* [EXERCISE AIM] Output exactly the lines below, starting with the line that has "cell,delay (ns)" and going on through the line that has "metrics, run 3", both included, and no other lines.

* [Stored data]
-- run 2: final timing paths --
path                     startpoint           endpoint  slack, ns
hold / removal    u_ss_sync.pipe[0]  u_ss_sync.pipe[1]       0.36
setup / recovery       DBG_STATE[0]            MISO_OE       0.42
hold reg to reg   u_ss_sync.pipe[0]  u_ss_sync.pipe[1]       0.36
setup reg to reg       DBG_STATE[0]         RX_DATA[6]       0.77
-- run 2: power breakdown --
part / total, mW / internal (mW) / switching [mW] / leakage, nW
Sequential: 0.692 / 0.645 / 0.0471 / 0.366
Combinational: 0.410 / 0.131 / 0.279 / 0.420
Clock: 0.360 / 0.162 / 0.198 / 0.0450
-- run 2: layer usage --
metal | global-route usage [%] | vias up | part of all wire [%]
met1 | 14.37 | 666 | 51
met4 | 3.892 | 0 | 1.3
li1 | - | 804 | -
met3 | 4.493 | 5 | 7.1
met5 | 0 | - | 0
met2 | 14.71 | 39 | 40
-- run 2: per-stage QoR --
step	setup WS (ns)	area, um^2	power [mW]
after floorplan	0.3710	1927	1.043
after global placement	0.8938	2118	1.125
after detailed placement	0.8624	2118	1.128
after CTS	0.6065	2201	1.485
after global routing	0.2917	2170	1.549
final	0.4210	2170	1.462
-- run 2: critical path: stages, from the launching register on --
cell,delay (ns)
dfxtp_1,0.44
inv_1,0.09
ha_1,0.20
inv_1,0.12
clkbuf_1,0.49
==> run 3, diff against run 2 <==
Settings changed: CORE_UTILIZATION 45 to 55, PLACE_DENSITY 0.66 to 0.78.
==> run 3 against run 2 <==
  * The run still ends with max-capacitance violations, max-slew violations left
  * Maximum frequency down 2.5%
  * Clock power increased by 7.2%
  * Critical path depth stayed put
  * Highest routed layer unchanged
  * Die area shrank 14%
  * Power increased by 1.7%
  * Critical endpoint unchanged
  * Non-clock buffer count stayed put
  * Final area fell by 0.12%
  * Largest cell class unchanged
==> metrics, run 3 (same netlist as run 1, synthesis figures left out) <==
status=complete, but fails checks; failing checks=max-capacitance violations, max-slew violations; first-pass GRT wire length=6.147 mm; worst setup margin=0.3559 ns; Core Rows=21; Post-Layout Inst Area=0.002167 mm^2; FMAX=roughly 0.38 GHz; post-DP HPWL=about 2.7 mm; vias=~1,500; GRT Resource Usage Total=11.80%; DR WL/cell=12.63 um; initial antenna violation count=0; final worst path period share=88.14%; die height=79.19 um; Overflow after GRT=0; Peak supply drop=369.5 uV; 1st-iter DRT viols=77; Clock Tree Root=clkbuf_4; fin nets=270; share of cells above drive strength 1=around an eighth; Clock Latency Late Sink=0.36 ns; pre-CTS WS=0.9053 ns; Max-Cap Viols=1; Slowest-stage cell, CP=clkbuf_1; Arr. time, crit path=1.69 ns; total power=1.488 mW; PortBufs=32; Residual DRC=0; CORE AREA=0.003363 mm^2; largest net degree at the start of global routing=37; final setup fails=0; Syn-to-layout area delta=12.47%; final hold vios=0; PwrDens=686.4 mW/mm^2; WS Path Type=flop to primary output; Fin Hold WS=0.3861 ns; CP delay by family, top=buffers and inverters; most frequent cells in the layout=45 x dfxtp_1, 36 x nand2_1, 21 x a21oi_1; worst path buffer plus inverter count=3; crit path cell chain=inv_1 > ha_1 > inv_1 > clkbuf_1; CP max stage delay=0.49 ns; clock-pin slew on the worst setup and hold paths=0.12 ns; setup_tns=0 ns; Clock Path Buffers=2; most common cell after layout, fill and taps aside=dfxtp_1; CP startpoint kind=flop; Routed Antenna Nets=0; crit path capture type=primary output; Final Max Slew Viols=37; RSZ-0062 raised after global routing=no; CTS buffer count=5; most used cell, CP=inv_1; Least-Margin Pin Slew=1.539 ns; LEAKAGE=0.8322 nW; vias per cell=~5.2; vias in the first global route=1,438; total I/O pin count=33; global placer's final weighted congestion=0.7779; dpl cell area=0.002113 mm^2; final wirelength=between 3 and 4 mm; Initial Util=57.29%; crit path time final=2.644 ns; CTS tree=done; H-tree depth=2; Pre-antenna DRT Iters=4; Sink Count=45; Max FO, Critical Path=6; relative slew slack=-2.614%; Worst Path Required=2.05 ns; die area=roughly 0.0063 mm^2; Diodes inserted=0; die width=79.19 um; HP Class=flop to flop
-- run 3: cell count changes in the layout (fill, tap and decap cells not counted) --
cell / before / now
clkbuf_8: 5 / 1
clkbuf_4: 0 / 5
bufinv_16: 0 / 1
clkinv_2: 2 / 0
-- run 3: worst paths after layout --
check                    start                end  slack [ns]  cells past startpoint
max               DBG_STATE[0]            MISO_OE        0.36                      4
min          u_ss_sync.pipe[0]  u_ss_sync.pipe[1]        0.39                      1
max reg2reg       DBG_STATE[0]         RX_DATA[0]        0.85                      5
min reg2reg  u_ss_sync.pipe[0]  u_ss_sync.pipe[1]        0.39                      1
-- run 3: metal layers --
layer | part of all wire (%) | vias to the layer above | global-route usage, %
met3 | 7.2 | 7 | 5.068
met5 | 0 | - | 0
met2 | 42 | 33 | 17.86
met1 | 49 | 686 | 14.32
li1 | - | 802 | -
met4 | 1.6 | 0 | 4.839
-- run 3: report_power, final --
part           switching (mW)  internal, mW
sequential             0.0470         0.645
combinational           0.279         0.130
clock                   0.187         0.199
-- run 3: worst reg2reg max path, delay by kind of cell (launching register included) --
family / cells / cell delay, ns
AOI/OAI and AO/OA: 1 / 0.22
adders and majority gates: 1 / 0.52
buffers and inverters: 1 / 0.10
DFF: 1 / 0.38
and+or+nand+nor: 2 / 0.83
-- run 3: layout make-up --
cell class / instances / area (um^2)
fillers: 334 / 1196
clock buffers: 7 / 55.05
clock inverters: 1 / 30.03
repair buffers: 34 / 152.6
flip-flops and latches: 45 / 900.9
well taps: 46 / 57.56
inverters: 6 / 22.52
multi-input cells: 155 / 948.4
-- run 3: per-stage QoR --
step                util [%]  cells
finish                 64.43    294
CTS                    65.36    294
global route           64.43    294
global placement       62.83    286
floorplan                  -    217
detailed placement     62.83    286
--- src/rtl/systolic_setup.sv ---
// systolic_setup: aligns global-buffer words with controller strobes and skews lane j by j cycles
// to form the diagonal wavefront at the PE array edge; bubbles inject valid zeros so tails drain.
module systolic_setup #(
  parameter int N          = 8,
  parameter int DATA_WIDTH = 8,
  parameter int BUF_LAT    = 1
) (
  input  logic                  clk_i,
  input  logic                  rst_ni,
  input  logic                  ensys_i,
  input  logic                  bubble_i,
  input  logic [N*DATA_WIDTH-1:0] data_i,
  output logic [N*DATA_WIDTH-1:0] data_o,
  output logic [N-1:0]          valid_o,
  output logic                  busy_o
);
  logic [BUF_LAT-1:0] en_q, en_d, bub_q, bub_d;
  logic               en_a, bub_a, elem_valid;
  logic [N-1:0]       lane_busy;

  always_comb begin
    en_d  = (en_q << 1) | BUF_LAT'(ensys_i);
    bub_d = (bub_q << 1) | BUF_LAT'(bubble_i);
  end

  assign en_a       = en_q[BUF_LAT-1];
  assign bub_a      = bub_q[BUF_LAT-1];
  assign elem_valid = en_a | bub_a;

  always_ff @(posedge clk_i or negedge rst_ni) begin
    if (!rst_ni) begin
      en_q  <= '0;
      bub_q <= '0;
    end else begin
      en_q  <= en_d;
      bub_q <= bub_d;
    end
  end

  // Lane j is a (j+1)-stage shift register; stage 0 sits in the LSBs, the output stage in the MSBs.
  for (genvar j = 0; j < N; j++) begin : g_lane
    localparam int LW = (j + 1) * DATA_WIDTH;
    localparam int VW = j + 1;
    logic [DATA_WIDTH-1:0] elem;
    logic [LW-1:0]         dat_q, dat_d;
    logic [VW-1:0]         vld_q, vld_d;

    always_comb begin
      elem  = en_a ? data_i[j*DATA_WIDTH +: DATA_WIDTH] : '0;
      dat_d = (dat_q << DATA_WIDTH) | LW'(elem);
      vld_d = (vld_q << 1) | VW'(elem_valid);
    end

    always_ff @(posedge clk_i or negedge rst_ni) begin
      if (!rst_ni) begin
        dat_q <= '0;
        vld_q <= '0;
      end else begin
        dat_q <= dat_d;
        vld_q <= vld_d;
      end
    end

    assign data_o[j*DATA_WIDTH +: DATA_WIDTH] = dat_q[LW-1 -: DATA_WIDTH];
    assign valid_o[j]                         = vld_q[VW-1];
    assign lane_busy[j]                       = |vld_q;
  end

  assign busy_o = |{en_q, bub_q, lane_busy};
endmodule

* [OUTPUT]
cell,delay (ns)
dfxtp_1,0.44
inv_1,0.09
ha_1,0.20
inv_1,0.12
clkbuf_1,0.49
==> run 3, diff against run 2 <==
Settings changed: CORE_UTILIZATION 45 to 55, PLACE_DENSITY 0.66 to 0.78.
==> run 3 against run 2 <==
  * The run still ends with max-capacitance violations, max-slew violations left
  * Maximum frequency down 2.5%
  * Clock power increased by 7.2%
  * Critical path depth stayed put
  * Highest routed layer unchanged
  * Die area shrank 14%
  * Power increased by 1.7%
  * Critical endpoint unchanged
  * Non-clock buffer count stayed put
  * Final area fell by 0.12%
  * Largest cell class unchanged
==> metrics, run 3 (same netlist as run 1, synthesis figures left out) <==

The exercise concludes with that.